START Data to process
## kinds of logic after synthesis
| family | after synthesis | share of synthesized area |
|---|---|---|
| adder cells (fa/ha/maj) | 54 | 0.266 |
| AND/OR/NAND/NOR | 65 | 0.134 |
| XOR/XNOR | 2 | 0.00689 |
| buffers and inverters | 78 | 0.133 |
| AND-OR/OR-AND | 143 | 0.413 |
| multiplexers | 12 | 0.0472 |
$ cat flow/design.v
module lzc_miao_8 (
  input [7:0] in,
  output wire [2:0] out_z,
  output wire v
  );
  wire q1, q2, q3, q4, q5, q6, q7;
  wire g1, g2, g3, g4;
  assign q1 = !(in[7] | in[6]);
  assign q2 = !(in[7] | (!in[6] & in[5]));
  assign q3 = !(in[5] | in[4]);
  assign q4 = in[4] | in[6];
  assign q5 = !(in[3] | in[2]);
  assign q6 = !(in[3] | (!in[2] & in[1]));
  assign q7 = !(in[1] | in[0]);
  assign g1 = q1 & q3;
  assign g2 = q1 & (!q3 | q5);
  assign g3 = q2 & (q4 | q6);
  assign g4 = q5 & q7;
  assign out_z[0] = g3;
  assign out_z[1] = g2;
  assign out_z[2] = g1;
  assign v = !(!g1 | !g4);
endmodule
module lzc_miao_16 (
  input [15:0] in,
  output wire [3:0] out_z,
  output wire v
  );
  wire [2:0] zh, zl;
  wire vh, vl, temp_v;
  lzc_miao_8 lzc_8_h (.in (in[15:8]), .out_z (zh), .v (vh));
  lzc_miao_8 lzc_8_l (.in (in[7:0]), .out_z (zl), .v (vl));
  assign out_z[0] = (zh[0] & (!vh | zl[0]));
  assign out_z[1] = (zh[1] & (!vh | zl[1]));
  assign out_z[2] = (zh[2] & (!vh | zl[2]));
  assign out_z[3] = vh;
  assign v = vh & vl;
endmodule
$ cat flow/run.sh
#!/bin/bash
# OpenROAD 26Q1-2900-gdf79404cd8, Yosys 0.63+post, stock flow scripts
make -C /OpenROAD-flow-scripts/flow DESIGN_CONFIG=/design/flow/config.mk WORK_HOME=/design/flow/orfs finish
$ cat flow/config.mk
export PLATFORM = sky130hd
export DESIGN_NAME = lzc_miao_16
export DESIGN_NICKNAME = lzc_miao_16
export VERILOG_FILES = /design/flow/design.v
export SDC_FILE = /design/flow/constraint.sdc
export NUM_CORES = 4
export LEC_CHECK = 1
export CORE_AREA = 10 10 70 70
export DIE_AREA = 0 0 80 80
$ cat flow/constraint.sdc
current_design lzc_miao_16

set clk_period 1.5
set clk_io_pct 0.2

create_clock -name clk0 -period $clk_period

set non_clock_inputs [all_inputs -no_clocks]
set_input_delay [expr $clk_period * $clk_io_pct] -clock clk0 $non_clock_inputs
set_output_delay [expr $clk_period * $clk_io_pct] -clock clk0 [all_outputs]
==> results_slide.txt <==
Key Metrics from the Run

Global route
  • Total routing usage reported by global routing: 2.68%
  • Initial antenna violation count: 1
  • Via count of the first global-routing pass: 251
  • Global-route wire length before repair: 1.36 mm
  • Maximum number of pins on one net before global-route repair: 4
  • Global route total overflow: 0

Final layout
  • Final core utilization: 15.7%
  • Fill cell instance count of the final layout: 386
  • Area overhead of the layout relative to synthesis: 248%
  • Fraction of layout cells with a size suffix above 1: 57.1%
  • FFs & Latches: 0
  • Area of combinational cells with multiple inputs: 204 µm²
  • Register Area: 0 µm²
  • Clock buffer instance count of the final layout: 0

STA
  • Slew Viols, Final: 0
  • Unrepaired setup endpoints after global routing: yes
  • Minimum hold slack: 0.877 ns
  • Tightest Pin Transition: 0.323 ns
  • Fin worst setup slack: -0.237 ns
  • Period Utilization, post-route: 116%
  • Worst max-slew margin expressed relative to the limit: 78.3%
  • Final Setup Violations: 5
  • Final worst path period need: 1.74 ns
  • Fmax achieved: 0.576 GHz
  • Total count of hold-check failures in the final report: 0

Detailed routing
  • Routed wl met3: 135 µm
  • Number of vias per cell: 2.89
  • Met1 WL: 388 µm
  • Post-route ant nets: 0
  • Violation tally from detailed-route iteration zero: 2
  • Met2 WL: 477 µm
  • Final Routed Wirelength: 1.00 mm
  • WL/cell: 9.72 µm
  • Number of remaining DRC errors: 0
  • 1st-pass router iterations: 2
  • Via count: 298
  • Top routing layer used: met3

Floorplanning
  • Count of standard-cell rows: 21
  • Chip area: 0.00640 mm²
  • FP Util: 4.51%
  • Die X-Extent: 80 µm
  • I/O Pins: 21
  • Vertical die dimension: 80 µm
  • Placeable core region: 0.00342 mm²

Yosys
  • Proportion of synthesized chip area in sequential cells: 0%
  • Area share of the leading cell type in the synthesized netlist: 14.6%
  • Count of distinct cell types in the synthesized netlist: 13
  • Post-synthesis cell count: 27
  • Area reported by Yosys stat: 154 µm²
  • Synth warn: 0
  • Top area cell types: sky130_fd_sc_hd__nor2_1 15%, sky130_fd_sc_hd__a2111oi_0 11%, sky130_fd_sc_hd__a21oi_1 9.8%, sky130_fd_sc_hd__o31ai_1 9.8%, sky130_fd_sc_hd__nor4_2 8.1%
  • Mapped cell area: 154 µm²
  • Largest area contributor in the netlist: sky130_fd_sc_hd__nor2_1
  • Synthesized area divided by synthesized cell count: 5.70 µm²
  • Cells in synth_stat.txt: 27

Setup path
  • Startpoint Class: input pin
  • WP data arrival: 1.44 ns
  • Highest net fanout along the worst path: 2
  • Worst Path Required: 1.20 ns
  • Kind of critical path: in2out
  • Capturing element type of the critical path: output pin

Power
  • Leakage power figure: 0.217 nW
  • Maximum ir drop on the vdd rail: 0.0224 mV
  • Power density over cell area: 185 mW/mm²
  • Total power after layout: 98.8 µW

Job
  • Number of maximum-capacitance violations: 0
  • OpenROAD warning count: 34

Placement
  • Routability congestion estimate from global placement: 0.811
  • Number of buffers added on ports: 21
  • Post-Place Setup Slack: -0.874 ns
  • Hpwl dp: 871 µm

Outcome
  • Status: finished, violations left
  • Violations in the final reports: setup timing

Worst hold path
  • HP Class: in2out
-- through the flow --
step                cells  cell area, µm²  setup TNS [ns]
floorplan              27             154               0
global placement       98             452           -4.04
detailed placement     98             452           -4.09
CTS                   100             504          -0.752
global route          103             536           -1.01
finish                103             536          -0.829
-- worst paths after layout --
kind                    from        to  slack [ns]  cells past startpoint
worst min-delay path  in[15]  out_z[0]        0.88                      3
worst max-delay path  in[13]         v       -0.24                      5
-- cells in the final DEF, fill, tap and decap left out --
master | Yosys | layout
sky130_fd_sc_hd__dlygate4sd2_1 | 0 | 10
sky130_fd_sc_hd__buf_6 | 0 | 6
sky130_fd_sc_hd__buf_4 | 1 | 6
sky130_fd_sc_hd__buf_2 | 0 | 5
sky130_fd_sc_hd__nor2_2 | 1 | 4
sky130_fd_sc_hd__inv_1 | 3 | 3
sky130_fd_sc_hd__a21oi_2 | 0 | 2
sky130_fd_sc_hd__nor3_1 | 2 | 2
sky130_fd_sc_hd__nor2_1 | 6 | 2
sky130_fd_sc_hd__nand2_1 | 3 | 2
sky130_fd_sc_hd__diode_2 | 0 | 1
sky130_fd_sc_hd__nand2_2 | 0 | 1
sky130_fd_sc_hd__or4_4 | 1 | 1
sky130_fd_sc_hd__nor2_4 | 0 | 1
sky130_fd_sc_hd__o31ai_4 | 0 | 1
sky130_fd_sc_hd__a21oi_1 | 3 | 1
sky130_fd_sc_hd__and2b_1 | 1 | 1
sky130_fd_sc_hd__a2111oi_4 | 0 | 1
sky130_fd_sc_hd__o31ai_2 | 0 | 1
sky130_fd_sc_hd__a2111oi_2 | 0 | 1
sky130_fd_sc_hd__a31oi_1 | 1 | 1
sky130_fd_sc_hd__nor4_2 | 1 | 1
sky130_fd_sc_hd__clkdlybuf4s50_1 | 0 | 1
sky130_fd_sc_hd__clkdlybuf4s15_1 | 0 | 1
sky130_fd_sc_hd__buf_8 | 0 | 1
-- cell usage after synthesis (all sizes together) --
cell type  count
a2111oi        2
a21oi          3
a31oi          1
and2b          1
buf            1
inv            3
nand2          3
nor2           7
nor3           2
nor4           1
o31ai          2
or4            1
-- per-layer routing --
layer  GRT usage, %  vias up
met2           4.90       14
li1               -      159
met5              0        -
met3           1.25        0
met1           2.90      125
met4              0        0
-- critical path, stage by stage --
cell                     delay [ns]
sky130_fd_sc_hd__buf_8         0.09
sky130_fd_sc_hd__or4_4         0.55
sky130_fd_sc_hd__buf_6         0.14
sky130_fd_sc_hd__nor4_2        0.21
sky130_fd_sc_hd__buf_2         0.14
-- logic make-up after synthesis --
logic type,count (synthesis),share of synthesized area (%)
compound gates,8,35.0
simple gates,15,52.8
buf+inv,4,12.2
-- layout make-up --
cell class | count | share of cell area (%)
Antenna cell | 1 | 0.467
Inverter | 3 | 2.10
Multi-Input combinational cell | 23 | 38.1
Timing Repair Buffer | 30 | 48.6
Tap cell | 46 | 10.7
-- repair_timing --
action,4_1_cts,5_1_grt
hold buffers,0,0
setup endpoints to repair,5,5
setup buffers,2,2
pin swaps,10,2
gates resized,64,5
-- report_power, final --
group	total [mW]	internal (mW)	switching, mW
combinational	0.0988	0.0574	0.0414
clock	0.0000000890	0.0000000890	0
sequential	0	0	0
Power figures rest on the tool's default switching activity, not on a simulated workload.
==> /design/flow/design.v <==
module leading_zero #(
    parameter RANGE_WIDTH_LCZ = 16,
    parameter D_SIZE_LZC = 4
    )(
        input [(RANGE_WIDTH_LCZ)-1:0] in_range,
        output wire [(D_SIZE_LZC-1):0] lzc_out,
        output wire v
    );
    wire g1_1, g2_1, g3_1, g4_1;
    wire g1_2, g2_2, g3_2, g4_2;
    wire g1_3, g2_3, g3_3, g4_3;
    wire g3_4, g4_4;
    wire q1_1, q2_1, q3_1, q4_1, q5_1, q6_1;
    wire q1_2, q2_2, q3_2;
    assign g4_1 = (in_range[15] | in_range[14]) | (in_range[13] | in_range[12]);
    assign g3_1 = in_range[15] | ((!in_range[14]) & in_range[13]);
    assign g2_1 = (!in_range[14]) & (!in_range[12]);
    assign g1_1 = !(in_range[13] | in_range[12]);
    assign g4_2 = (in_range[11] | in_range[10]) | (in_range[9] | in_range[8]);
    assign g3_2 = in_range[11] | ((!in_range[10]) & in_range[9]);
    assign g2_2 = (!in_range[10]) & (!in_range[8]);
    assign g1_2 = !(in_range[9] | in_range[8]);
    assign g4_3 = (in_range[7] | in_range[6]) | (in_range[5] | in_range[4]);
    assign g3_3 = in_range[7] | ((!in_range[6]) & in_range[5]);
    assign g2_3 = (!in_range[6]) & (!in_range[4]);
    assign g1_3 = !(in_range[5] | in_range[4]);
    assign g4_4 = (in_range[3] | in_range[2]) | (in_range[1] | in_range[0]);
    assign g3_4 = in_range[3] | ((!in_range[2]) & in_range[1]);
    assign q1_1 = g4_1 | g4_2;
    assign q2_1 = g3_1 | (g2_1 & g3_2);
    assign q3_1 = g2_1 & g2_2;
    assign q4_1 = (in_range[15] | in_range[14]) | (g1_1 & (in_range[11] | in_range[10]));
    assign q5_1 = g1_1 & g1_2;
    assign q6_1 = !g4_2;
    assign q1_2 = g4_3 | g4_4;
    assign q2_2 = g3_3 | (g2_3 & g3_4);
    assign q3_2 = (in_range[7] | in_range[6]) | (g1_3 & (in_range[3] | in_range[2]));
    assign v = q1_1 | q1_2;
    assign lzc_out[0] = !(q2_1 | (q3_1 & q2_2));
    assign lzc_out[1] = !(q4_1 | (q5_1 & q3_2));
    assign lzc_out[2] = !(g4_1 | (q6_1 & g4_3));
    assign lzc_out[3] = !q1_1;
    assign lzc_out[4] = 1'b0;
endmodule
END Data to process
START Data to process
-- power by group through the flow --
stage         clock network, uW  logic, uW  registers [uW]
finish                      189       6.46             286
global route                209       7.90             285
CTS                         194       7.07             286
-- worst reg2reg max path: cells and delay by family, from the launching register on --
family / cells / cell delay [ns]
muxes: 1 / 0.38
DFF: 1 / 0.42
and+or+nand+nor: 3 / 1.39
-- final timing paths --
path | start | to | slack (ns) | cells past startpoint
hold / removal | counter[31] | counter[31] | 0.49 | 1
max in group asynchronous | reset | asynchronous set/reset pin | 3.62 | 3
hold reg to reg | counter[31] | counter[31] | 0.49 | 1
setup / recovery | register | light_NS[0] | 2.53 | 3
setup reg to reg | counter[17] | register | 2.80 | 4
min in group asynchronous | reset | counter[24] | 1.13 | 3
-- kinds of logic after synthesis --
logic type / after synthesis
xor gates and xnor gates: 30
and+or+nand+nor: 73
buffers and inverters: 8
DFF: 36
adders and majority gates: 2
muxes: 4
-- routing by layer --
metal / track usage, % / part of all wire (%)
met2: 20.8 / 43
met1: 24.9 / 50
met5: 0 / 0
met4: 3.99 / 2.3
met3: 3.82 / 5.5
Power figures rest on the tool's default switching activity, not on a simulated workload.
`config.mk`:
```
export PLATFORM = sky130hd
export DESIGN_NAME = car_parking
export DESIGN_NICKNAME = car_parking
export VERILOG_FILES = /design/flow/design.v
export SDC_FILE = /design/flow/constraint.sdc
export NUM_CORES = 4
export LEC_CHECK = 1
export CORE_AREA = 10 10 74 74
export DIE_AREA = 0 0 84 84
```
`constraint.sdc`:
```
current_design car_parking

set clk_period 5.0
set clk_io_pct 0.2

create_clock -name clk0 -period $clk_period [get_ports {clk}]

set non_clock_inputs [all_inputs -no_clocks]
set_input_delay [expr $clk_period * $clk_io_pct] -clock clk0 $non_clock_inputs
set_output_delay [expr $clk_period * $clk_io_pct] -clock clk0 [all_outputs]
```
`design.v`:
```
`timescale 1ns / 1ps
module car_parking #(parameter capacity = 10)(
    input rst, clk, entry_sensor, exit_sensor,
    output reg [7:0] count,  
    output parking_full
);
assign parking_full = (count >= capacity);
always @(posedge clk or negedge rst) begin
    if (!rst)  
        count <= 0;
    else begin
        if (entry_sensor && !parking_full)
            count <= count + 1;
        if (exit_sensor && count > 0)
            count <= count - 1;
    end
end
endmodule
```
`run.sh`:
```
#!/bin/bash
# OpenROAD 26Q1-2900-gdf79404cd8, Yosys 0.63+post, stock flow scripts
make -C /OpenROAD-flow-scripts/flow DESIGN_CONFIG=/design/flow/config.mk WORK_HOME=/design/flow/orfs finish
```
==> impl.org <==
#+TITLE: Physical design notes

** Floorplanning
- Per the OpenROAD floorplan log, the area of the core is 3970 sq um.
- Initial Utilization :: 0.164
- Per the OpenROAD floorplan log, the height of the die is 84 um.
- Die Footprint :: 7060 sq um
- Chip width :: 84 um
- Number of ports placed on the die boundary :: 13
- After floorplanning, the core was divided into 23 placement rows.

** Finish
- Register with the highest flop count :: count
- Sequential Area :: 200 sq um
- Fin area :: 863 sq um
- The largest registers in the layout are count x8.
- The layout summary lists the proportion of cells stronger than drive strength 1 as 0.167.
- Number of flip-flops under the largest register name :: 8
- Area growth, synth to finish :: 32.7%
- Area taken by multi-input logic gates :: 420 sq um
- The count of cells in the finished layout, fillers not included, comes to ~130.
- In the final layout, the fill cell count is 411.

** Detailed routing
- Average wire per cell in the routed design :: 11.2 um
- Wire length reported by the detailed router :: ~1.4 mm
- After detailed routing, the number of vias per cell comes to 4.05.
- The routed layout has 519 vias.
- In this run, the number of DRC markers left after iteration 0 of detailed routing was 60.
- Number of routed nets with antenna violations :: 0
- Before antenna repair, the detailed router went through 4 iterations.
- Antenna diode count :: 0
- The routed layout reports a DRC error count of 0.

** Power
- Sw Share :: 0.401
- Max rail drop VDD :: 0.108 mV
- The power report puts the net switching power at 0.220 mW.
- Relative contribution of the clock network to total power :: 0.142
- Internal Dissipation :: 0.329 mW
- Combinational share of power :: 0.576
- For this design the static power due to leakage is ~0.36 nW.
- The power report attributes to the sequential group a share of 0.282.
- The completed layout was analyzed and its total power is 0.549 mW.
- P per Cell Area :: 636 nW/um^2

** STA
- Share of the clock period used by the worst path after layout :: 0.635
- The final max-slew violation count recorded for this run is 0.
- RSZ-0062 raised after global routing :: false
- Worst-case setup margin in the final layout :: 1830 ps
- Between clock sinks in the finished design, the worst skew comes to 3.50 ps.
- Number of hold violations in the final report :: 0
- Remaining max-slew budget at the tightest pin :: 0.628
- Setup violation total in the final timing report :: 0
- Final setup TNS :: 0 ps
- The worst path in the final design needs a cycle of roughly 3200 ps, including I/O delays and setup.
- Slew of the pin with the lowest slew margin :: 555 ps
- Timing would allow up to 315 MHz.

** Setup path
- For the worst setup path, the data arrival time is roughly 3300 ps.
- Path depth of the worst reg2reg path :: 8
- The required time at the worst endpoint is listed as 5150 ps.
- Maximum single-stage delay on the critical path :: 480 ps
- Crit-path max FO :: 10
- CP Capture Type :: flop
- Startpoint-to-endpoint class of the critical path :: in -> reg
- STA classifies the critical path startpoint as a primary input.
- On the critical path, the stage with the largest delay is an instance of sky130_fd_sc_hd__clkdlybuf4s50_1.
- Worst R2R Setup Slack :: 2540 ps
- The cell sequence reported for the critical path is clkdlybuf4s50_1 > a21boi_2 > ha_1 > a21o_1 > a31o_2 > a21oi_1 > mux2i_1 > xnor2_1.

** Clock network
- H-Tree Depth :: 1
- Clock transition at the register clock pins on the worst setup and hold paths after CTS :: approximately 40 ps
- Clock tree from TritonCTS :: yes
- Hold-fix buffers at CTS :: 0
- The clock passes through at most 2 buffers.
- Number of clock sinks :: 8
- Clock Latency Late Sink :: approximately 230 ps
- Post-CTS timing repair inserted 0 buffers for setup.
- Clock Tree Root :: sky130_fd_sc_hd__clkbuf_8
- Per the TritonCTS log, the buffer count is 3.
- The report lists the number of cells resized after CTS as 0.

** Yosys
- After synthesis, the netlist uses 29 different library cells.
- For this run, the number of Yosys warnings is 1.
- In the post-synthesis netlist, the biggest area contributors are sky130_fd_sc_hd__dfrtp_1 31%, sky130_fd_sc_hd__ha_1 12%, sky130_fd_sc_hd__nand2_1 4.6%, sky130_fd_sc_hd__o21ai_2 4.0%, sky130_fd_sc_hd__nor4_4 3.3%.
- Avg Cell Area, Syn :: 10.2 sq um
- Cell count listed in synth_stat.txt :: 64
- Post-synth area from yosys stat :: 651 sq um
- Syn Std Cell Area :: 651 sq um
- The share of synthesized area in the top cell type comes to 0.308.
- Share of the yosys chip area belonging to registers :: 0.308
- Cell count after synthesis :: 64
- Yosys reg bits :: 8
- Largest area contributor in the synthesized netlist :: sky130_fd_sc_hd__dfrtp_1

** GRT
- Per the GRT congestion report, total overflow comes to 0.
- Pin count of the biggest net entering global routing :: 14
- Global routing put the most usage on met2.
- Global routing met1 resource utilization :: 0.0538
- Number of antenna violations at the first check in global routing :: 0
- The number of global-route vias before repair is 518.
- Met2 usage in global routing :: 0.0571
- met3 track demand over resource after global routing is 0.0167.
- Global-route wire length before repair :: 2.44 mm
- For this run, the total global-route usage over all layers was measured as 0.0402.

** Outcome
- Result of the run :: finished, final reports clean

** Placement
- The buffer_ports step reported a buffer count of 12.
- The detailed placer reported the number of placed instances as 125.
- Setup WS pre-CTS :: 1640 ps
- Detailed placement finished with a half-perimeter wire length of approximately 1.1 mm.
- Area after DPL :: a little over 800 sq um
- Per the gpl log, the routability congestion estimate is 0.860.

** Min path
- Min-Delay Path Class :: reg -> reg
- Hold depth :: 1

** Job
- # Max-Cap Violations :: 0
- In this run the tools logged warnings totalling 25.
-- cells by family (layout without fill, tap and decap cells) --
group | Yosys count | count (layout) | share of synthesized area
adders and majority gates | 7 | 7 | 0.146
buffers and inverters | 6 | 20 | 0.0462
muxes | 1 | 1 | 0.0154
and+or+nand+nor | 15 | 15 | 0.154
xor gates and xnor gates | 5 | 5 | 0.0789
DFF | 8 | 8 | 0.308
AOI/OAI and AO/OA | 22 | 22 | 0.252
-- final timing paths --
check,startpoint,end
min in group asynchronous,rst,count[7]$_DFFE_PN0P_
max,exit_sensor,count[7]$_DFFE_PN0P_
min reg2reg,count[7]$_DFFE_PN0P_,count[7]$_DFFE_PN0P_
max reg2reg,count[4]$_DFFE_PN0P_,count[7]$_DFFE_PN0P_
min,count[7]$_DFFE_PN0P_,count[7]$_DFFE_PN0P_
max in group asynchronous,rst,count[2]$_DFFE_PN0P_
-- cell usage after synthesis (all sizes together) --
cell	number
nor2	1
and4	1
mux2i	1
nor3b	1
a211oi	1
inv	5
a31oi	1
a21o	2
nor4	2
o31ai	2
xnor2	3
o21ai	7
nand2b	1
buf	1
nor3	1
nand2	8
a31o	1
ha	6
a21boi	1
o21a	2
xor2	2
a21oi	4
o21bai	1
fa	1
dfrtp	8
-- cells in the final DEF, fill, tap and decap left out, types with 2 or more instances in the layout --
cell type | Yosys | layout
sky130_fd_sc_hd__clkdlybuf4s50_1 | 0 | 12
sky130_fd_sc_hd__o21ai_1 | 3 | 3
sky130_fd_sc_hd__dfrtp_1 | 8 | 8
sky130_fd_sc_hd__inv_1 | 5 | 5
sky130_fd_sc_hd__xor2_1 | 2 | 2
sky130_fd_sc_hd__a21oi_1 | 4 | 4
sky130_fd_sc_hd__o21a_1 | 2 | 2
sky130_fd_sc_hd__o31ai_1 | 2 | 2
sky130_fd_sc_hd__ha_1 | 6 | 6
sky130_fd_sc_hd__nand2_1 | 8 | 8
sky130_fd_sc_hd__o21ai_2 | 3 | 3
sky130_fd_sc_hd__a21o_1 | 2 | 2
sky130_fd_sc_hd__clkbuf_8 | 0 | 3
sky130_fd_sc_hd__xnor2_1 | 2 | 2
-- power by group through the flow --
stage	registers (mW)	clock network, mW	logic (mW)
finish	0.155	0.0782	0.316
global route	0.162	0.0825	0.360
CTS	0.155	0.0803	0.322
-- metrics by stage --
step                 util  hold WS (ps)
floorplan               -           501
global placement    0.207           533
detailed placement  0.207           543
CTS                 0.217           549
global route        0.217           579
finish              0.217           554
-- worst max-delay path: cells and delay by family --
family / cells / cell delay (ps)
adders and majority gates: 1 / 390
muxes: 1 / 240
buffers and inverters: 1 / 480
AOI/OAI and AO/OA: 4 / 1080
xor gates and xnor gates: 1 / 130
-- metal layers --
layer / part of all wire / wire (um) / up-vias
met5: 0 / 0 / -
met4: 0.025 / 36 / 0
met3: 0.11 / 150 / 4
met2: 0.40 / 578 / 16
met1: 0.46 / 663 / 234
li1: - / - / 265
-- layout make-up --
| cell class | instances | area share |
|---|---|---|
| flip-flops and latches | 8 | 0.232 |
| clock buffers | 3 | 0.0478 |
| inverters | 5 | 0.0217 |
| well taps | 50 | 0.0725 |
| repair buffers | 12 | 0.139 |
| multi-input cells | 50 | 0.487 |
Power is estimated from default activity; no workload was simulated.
END Data to process
• **The problem**
Your task is to retype the entries verbatim, starting with the line that holds "-- routing by" and stopping after the line that holds "met3: 3.82 / 5.5".

• **Result**
-- routing by layer --
metal / track usage, % / part of all wire (%)
met2: 20.8 / 43
met1: 24.9 / 50
met5: 0 / 0
met4: 3.99 / 2.3
met3: 3.82 / 5.5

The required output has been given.